Submitted to: United States Japan Natural Resources Protein Panel
Publication Type: Proceedings
Publication Acceptance Date: November 1, 2004
Publication Date: December 1, 2004
Citation: Kepiro, J.L., McClung, A.M., Fjellstrom, R.G. 2004. Molecular genetic analysis of milling yield in rice using amplified fragment length polymorphism (aflp) and microsatellite (SSR) markers for QTL mapping. United States Japan Natural Resources Protein Panel. pp. 278-282.

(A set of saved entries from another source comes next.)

## flow/run.sh

```bash
#!/bin/bash
# OpenROAD 26Q1-2900-gdf79404cd8, Yosys 0.63+post, stock flow scripts
make -C /OpenROAD-flow-scripts/flow DESIGN_CONFIG=/design/flow/config.mk WORK_HOME=/design/flow/orfs finish
```

## flow/config.mk

```make
export PLATFORM = sky130hd
export DESIGN_NAME = fir_control_fsm
export DESIGN_NICKNAME = fir_control_fsm
export VERILOG_FILES = /design/flow/design.v
export SDC_FILE = /design/flow/constraint.sdc
export NUM_CORES = 4
export LEC_CHECK = 1
export CORE_AREA = 10 10 70 70
export DIE_AREA = 0 0 80 80
```

## flow/constraint.sdc

```tcl
current_design fir_control_fsm

set clk_period 1.0
set clk_io_pct 0.2

create_clock -name clk0 -period $clk_period [get_ports {clk}]

set non_clock_inputs [all_inputs -no_clocks]
set_input_delay [expr $clk_period * $clk_io_pct] -clock clk0 $non_clock_inputs
set_output_delay [expr $clk_period * $clk_io_pct] -clock clk0 [all_outputs]
```

## flow/design.v

```verilog
module fir_control_fsm (
    input  logic clk,
    input  logic rst,
    input  logic in_valid,    
    input  logic in_ready,    
    input  logic out_ready,   
    output logic sample_accept,  
    output logic output_valid    
);
    localparam int PIPELINE_DEPTH = 4;
    logic valid_pipe [0:PIPELINE_DEPTH-1];
    integer i;
    always_ff @(posedge clk) begin
        if (rst) begin
            sample_accept <= 1'b0;
            output_valid <= 1'b0;
            for (i = 0; i < PIPELINE_DEPTH; i = i + 1) valid_pipe[i] <= 1'b0;
        end else begin
            sample_accept <= in_valid & in_ready;
            valid_pipe[0] <= sample_accept;
            for (i = 1; i < PIPELINE_DEPTH; i = i + 1) valid_pipe[i] <= valid_pipe[i-1];
            output_valid <= valid_pipe[PIPELINE_DEPTH-1];
        end
    end
endmodule
```

==> results.toml <==
# generated from flow reports
[route]
drt_wl_total_um = 308
viasPerCell = 1.62
n_antenna_cell = 0
postRouteAntennaNets = 0
drt_iter0_drc = 3
vias = 107
first_pass_iters = 2
drc = 0
wl_per_cell_um = 4.67

[clock_tree]
root_buffer = "clkbuf_4"
clock_latency_ns = 0.24
cts_tree = "yes"
htreeDepth = 1
cts_hold_buf = 0
clk_pin_slew_ns = 0.04
post_cts_buffers = 0
cts_buffers = 3
cts_resized = 5
cts.sinks = 6
cts_max_path_buffers = 2

[flow_run]
tool_warnings = 26
drv_cap = 0

[critical_path]
critPathKind = "register to output port"
cp_slowest_cell = "dfxtp_2"
max_stage_delay_ns = 0.32
r2r_end = "valid_pipe[0]$_SDFF_PP0_"
critPathRequiredTime_ns = 0.80
end_kind = "output port"
r2r_cells = 1
path_delay_family = "flip-flops"
start_kind = "register"
worst_ep_arrival_time_ns = 0.73
r2r_slack_ns = 0.41
reg2reg_from = "sample_accept$_SDFF_PP0_"
cp_num_buf_inv = 1
path_max_fanout = 1
crit_chain = "clkdlybuf4s15_1"

[timing]
tns_ns = 0
max_freq_mhz = 1080
hold_viol = 0
finalClockPeriodUsage_pct = 92.7
slew_headroom_pct = 90.4
grt_setup_unrepaired = "no"
fin_skew_ns = 0.00389
worstMarginPinSlew_ns = 0.144
slew_violations = 0
holdWs_ns = 0.440
period_needed_ns = 0.927
setup_viol = 0

[synth]
synth_cell_types = 3
yosys-top-cells-count = "dfxtp_1, and2b_2, and3b_2"
fa_ha_area_share_pct = 0
synth_flops = 6
synth_seq_share_pct = 69.1
ys_cells = 12
top_logic_kind = "simple AND/OR/NAND/NOR gates"
ys_async_sr_fraction_pct = 0
topCellsByArea = "dfxtp_1, and2b_2, and3b_2"
flop_cell = "dfxtp_1"
synth_area_sq_um = 174
syn_inst = 12
yosysTopAreaCell = "dfxtp_1"
yosysMostFrequentCell = "dfxtp_1"
ys_sh_mux_pct = 0
ys_sh_xor_pct = 0
yosysTopAreaCellShare_pct = 69.1
synthSimpleGateAreaFrac_pct = 30.9
yosys.stat.chipArea_sq_um = 174
synth.avg_cell_area_sq_um = 14.5
enable_flop_cells = 0
ys_sh_aoi_pct = 0
yosys_warnings = 2

[place]
gp_congestion = 0.561
io_buffers = 5

[floorplanning]
pin_count = 7
die_w_um = 80
die-area_sq_um = 6400
core_util_floorplan_pct = 5.09
fp-row-count = 21
core_area_sq_um = 3420
die_h_um = 80

[power]
p_sw_mw = 0.0876
p_comb_share_pct = 4.4
peakVddDrop_mv = 0.875
p_int_mw = 0.397
pwr-share-seq_pct = 50.7
switching_share_pct = 18.1
p_per_area_nw_per_um2 = 1580
p_clk_share_pct = 44.9
p_leak_nw = 0.120

[cells_and_area]
drive_gt1_share_pct = 55.0
area_delta_synth_final_pct = 76.3
fillers = 404

[global_routing]
grtUsageTotal_pct = 1.14
grt_start_max_net_pins = 7
first_global_vias = 123
grt_overflow = 0
antenna_found_initial = 0
grt_pass1_wl_um = 524

[worst_hold_path]
hold_depth = 1
hold_path.startpoint = "valid_pipe[1]$_SDFF_PP0_"
min_path_type = "register to register"
min_to = "valid_pipe[2]$_SDFF_PP0_"

[run_status]
status = "finished clean"
[stage by stage]
step	power [mW]	utilization, %	setup slack (ns)	area (sq um)	std cells
2_1_floorplan	0.255	-	0.448	174	12
3_5_place_dp	0.272	8.24	-0.0927	282	63
6_report	0.485	8.97	0.0726	307	66
3_3_place_gp	0.271	8.24	-0.0571	282	63
4_1_cts	0.494	8.94	0.00921	305	66
5_1_grt	0.513	8.97	0.0321	307	66
[power groups by stage]
stage | logic, mW | clock network (mW) | registers, mW
final | 0.0212 | 0.218 | 0.246
after global routing | 0.0236 | 0.244 | 0.246
after CTS | 0.0215 | 0.227 | 0.246
[placed cells by master, fill, tap and decap left out]
master and count:
and2b_2 5, clkdlybuf4s15_1 2, clkbuf_4 3, dfxtp_1 4, clkdlybuf4s50_1 3, and3b_2 1, dfxtp_2 2
[state kept, by name, summed over array words and instances, names as in the netlist]
name,cells
output_valid,1
valid_pipe,4
sample_accept,1
[worst max-delay path by stage]
stage | to | start | depth (start not counted) | slack, ns
finish | output_valid | output_valid$_SDFF_PP0_ | 1 | 0.07
global route | sample_accept | sample_accept$_SDFF_PP0_ | 1 | 0.03
CTS | sample_accept | sample_accept$_SDFF_PP0_ | 1 | 0.009
[cell families after synthesis]
logic type       count (synthesis)
flip-flops                       6
AND/OR/NAND/NOR                  6
[layer usage]
metal	track usage [%]	vias to the layer above	part of all wire (%)
met5	0	-	0
met4	0.176	0	0
met3	1.93	0	23
met2	0.963	9	30
met1	1.27	44	47
li1	-	54	-
[layout make-up]
| class | instances | area [sq um] | share of cell area [%] |
|---|---|---|---|
| sequential | 6 | 123 | 40.0 |
| tap | 46 | 57.6 | 18.8 |
| clock buffer | 3 | 22.5 | 7.35 |
| multi-input combinational | 6 | 53.8 | 17.6 |
| timing repair buffer | 5 | 50.0 | 16.3 |
No activity file was given, so power comes from the tool's default toggle rates.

Milling yield, defined as the percentage of whole rice kernels recovered after de-hulling rough rice and milling, is a critically important trait in rice. Milling yields vary considerably between cultivars, with low milling cultivars being rejected by rice growers. Molecular markers linked to milling yield will permit early and efficient selection for high milling yield in breeding lines. The cultivar Cypress is well-known for high and stable milling yield over a wide range of harvest moisture levels. A progeny population of 223 F11 lines derived from a Cypress x Panda (low milling yield parent) cross is being analyzed for segregation of milling yields over two years. The first year's data collection is completed and the regression model indicates that up to 35 percent of the variance in percent Whole grain/Total grain milled rice could be explained by six phenotypic traits that we report here. Sixty-eight AFLP primer combinations generating over 575 polymorphic markers have been scored in 120 lines of the Cypress x Panda population for identifying genomic regions associated with milling yield.